Filter the listing below down to the lines holding the word "registers", and copy those lines.

↓

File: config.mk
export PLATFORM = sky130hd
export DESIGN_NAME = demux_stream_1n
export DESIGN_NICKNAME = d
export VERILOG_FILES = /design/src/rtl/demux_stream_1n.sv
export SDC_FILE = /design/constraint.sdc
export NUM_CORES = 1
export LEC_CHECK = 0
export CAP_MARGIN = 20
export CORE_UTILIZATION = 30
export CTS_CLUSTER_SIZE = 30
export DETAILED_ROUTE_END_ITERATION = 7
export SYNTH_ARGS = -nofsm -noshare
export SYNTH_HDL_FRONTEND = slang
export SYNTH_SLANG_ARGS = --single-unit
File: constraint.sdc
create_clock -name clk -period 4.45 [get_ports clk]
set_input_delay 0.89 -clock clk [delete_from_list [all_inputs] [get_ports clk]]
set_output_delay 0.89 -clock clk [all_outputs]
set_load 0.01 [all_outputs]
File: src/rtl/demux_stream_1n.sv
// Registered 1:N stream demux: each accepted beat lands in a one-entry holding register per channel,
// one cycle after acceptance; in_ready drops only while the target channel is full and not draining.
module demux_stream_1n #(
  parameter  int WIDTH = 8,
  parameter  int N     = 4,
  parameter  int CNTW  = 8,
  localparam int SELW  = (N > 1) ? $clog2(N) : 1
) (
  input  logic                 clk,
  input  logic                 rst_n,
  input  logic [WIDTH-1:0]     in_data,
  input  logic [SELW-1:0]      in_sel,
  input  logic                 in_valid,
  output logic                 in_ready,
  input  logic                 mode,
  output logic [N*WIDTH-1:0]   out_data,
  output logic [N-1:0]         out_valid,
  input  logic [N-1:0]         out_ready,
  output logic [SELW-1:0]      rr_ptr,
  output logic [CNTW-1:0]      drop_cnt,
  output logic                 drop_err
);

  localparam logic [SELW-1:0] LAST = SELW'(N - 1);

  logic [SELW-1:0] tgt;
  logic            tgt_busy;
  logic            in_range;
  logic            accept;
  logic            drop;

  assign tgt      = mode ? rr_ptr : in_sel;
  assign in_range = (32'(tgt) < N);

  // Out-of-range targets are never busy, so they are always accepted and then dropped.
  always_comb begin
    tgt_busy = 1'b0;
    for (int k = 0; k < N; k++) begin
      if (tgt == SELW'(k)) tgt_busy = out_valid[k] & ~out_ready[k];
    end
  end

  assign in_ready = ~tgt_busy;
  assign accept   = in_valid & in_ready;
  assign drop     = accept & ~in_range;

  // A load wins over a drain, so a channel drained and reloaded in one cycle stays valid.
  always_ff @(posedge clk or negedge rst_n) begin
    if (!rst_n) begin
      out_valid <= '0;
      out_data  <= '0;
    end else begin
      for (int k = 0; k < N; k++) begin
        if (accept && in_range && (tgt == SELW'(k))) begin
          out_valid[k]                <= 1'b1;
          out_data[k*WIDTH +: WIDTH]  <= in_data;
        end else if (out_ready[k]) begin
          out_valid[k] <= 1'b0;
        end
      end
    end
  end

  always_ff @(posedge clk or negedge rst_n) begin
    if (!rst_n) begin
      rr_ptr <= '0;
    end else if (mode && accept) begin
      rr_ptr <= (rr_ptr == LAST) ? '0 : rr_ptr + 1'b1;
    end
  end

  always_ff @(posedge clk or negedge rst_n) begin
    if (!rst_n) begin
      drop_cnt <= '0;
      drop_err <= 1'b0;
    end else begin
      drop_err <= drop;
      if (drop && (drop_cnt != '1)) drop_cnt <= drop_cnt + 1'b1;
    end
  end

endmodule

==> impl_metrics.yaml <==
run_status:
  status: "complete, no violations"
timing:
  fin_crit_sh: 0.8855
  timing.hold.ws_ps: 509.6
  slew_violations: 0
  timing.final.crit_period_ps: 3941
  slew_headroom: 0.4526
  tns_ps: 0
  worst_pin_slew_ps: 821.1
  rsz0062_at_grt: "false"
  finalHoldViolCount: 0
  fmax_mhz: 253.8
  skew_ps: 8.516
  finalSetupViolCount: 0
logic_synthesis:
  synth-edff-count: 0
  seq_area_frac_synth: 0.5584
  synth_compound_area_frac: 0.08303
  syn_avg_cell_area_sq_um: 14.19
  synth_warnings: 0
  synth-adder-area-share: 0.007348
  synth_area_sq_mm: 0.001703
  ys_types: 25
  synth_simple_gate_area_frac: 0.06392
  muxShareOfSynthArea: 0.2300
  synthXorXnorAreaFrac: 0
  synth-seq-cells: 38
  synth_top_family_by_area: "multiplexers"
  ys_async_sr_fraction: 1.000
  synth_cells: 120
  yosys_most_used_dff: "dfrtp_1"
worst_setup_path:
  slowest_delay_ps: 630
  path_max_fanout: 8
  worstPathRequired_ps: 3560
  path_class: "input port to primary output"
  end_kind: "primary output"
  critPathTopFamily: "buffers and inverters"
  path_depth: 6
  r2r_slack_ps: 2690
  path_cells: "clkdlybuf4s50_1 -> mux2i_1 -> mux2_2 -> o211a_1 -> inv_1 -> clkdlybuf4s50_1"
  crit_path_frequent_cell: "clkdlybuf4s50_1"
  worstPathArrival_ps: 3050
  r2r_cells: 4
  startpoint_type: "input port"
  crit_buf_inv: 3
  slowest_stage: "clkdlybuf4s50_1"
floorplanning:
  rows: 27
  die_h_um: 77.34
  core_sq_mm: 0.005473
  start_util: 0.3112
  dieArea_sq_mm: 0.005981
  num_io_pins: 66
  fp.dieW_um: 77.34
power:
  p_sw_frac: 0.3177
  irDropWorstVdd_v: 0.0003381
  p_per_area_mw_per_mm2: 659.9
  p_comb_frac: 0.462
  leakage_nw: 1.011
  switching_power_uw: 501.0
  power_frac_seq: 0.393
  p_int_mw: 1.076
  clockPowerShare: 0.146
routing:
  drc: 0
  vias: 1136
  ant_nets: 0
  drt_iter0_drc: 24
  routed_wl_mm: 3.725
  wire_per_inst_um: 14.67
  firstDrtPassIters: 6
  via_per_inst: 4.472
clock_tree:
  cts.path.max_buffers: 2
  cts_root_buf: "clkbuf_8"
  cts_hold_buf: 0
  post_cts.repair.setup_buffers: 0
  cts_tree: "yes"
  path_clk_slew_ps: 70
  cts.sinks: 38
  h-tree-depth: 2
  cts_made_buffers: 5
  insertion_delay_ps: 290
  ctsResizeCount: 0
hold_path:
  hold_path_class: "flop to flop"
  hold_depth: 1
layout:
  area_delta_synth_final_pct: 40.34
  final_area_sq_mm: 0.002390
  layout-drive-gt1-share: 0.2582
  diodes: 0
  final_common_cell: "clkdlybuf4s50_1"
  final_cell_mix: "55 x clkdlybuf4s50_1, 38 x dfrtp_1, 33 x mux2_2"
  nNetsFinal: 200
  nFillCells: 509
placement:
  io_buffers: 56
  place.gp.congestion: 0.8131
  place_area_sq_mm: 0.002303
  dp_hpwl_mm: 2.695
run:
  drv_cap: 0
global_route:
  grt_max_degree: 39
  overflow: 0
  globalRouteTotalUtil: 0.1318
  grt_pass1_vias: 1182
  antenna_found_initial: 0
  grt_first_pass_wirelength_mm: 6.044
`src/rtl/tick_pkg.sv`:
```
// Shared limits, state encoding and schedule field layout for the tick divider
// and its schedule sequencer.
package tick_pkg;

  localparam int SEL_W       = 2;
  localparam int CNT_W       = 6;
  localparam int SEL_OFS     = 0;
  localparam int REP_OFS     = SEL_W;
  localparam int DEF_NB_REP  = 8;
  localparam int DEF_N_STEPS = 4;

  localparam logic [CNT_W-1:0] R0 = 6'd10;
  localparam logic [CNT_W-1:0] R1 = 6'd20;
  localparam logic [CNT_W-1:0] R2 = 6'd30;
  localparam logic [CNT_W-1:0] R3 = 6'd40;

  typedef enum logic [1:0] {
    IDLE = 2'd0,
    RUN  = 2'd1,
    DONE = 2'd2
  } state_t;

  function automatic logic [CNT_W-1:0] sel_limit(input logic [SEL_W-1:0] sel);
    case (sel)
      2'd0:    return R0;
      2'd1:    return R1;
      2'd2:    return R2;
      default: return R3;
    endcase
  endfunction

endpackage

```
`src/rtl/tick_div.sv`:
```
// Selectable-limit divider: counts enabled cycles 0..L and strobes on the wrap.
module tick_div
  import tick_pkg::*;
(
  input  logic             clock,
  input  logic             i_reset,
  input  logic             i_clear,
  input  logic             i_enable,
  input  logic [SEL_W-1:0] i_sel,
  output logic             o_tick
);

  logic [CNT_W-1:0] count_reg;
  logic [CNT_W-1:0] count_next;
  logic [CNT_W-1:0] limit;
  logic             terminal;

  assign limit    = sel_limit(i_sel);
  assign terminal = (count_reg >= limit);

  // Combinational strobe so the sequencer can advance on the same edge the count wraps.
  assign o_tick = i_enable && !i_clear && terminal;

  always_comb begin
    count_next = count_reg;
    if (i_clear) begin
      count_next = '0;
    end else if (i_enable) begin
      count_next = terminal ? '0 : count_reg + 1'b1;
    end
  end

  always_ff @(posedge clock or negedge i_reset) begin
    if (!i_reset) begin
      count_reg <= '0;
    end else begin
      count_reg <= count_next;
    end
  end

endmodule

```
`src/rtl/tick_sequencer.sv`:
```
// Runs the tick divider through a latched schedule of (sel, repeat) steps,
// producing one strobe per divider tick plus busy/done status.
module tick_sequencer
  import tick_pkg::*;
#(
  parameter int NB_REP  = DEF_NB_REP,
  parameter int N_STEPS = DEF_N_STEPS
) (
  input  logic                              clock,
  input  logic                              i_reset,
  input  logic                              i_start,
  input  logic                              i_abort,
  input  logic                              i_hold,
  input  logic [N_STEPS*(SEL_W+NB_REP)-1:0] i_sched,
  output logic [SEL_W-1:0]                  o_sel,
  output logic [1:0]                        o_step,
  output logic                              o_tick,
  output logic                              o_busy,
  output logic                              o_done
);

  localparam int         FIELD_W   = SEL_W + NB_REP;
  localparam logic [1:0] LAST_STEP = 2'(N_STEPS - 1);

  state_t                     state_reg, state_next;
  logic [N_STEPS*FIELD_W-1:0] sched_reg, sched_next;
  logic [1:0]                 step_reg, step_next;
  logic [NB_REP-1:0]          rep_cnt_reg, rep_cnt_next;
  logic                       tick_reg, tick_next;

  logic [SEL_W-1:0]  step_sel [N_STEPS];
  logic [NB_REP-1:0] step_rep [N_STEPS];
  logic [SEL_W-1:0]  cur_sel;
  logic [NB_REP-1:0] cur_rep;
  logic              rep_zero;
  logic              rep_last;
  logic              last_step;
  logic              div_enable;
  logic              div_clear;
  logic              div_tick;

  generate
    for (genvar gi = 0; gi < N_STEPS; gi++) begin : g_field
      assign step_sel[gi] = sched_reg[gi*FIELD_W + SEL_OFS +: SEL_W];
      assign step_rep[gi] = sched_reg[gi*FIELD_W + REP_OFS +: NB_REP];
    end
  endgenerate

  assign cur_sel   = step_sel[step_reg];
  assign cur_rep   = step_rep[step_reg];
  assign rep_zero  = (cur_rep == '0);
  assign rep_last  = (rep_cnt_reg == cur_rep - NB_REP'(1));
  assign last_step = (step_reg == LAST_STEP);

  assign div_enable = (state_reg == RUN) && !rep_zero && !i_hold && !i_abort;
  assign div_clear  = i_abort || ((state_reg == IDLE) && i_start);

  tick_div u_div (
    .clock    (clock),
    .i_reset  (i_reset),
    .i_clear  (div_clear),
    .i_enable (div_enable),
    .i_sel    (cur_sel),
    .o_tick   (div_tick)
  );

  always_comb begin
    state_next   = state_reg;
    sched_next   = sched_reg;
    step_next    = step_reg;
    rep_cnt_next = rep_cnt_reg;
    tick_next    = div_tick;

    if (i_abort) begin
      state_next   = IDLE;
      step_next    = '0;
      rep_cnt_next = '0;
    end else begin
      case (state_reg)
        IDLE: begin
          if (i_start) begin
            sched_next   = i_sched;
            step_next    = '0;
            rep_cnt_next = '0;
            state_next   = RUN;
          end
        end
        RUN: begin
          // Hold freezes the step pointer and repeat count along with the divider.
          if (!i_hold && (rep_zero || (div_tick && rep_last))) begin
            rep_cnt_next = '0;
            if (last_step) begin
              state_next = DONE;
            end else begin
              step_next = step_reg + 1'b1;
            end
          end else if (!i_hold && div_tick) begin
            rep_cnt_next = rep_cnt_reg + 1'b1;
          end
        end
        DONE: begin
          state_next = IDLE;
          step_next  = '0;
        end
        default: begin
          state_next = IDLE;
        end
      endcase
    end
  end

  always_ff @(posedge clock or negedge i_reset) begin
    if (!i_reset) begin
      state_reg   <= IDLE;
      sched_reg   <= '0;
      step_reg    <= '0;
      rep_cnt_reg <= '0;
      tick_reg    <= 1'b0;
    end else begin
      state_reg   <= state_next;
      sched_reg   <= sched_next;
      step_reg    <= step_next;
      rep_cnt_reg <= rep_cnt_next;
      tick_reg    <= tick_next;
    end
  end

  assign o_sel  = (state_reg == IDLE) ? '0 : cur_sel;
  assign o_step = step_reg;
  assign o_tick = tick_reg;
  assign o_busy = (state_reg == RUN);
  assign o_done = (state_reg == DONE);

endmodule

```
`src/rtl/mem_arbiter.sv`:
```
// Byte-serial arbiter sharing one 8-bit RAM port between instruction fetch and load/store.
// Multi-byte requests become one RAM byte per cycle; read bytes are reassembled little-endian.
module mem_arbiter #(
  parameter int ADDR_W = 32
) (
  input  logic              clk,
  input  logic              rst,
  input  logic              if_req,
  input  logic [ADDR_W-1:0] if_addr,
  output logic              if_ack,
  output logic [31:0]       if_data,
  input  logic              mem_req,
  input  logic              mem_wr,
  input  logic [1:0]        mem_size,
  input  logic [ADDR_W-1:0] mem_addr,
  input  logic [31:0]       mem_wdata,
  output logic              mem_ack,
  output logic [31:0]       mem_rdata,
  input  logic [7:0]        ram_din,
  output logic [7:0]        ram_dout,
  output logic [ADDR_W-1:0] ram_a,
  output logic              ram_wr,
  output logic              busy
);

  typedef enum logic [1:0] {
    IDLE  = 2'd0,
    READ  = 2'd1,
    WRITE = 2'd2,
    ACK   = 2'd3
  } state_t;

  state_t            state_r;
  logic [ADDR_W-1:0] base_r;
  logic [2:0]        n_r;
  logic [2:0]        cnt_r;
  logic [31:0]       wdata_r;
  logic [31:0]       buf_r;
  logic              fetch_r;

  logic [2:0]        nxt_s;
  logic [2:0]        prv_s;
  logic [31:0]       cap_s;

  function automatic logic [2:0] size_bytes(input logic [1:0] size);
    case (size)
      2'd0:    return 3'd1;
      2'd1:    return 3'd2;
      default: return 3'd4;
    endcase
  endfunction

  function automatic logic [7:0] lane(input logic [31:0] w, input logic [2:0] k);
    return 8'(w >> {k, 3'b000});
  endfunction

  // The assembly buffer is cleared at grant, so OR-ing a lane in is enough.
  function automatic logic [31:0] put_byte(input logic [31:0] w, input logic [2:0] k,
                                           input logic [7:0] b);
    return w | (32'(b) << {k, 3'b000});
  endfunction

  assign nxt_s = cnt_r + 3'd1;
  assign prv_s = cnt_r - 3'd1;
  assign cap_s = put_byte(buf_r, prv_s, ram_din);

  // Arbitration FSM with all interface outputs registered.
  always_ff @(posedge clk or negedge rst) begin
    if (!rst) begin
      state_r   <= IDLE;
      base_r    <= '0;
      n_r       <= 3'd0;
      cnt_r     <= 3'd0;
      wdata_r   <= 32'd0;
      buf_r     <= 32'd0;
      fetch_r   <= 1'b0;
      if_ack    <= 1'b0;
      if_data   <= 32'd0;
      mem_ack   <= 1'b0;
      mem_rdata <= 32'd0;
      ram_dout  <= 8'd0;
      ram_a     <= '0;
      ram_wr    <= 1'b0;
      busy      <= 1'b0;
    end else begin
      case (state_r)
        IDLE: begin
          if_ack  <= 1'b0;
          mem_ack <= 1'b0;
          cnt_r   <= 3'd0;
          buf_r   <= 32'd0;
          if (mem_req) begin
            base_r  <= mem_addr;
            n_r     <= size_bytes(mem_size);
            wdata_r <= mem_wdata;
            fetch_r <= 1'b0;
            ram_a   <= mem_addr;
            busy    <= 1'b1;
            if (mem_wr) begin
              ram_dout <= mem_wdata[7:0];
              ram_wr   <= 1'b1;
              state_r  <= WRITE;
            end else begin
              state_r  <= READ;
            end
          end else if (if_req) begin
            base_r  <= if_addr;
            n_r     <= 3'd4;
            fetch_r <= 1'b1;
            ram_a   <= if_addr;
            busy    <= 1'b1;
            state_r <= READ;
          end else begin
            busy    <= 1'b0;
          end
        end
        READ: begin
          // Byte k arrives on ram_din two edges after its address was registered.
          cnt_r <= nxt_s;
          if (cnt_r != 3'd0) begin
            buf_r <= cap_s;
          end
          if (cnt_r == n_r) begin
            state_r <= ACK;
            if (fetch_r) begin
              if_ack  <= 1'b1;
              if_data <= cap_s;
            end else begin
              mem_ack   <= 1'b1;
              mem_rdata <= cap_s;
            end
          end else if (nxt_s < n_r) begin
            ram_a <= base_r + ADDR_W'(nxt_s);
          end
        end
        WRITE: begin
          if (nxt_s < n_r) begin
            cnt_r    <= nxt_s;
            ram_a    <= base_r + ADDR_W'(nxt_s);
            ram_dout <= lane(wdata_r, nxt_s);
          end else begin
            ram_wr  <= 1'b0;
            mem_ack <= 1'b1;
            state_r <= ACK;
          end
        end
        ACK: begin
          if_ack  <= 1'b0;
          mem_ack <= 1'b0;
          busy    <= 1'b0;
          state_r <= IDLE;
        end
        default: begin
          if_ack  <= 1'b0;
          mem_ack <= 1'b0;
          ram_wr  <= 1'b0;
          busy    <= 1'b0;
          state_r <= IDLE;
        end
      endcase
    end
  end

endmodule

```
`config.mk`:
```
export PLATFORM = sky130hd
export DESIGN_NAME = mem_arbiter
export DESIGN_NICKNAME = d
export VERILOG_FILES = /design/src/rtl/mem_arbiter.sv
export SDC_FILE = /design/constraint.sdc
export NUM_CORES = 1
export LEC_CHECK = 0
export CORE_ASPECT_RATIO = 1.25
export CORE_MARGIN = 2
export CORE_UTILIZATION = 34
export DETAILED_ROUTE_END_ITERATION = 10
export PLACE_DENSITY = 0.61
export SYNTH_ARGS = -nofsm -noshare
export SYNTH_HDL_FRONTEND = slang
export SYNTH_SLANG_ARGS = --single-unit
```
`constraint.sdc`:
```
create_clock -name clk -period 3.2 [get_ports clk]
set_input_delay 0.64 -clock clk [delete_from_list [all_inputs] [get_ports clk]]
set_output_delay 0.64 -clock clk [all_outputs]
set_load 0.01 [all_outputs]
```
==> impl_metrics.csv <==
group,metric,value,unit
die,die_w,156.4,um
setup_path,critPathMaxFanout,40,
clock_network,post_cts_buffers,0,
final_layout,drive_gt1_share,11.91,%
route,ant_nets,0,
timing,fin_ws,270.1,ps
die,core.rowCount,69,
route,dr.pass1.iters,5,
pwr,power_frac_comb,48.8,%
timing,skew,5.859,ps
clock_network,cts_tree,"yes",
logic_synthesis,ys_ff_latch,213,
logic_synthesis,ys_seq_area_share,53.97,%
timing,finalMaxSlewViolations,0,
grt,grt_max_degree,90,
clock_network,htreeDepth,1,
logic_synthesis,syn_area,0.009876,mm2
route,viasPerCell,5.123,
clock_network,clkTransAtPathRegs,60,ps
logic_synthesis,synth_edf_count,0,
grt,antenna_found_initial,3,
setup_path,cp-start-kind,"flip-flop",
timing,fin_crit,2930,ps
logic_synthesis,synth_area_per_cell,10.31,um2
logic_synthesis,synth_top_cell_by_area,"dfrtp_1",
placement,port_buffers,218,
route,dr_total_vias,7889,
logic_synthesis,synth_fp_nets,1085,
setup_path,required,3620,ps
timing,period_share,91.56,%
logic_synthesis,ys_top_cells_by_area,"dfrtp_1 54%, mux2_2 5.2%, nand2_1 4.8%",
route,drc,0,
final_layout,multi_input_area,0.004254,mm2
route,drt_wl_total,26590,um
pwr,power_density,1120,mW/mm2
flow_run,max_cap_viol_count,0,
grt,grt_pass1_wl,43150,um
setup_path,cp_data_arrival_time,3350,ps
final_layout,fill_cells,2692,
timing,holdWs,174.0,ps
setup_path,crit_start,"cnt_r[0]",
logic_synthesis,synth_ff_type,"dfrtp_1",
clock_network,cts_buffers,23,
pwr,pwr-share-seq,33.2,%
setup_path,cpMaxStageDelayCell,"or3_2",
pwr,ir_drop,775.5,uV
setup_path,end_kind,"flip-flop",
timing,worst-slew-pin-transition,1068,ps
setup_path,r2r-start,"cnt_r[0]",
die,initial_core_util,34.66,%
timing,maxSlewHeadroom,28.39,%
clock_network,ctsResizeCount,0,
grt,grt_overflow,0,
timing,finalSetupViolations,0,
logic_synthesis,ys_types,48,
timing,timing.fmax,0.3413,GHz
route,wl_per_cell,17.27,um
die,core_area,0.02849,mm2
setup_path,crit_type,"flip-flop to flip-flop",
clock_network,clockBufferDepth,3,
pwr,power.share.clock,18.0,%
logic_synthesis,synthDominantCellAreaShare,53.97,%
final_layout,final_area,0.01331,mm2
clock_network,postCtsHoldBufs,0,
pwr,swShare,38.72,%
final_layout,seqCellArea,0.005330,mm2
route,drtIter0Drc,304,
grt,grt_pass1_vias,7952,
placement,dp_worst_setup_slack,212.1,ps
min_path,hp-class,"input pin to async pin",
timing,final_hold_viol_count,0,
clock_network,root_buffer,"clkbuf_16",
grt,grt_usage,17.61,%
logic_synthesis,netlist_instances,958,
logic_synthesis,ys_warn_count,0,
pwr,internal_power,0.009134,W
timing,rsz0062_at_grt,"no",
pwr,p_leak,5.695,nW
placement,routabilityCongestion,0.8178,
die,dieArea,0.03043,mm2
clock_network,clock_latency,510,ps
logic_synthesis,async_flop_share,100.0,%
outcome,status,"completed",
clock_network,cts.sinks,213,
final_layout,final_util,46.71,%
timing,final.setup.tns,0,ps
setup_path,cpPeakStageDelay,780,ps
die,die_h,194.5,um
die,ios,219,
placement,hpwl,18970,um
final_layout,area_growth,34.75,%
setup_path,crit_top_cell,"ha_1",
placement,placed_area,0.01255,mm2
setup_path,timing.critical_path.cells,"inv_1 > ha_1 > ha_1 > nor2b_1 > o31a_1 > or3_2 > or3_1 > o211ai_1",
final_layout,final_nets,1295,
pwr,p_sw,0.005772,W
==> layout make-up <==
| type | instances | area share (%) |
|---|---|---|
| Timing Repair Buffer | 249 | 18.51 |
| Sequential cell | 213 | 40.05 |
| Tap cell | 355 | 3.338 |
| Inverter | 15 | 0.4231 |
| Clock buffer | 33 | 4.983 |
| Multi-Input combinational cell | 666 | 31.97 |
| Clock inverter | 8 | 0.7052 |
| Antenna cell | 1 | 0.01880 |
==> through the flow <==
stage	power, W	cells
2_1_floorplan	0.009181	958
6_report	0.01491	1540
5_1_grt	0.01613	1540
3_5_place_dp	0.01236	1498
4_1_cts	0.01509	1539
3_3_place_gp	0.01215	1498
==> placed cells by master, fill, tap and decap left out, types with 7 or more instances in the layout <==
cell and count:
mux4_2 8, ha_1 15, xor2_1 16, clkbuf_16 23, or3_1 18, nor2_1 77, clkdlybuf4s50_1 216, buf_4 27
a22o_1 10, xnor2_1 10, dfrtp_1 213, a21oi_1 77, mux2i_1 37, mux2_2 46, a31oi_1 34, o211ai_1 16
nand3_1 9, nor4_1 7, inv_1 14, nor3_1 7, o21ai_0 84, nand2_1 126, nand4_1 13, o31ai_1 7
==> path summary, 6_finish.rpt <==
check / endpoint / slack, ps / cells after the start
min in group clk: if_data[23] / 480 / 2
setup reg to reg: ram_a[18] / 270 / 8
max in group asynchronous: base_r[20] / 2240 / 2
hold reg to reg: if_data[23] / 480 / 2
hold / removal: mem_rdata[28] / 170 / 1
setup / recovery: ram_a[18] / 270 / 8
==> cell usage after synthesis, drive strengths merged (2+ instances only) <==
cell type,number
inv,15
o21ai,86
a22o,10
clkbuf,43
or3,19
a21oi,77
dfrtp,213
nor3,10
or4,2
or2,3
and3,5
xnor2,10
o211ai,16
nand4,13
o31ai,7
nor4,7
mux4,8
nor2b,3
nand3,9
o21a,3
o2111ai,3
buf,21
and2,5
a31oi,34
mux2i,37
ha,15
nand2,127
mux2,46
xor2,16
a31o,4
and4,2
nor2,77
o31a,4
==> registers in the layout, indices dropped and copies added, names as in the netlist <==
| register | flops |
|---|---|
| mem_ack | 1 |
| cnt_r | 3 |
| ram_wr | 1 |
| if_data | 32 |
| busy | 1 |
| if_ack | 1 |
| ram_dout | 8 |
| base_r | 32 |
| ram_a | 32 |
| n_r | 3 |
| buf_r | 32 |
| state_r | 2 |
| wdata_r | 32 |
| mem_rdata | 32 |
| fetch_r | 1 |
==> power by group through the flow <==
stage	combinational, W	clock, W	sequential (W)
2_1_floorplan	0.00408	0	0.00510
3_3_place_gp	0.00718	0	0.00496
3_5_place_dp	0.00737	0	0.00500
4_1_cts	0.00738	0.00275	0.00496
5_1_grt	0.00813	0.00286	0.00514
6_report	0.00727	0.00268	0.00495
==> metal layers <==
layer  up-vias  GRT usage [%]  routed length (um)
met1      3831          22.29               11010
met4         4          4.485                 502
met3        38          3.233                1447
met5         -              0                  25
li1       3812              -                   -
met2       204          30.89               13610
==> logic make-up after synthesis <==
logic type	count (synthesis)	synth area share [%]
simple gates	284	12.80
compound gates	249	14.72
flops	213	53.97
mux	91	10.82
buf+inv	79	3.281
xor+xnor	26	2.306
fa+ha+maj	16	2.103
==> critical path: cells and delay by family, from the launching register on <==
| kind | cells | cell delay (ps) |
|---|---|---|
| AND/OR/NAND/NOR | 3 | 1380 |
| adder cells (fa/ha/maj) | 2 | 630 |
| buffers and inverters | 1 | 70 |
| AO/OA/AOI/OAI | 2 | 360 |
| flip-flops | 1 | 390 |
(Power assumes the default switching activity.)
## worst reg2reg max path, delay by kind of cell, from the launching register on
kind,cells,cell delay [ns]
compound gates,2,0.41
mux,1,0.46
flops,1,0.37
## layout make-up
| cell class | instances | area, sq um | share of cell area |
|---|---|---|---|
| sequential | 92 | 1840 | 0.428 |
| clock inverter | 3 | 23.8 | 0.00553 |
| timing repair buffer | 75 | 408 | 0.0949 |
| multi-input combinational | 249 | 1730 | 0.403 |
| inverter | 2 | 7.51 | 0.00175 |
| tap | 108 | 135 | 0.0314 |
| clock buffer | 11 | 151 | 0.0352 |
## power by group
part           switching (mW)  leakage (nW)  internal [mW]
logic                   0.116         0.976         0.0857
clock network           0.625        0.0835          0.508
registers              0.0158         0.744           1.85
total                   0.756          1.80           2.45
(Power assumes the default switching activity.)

↑

» Solved problem
==> registers in the layout, indices dropped and copies added, names as in the netlist <==
registers              0.0158         0.744           1.85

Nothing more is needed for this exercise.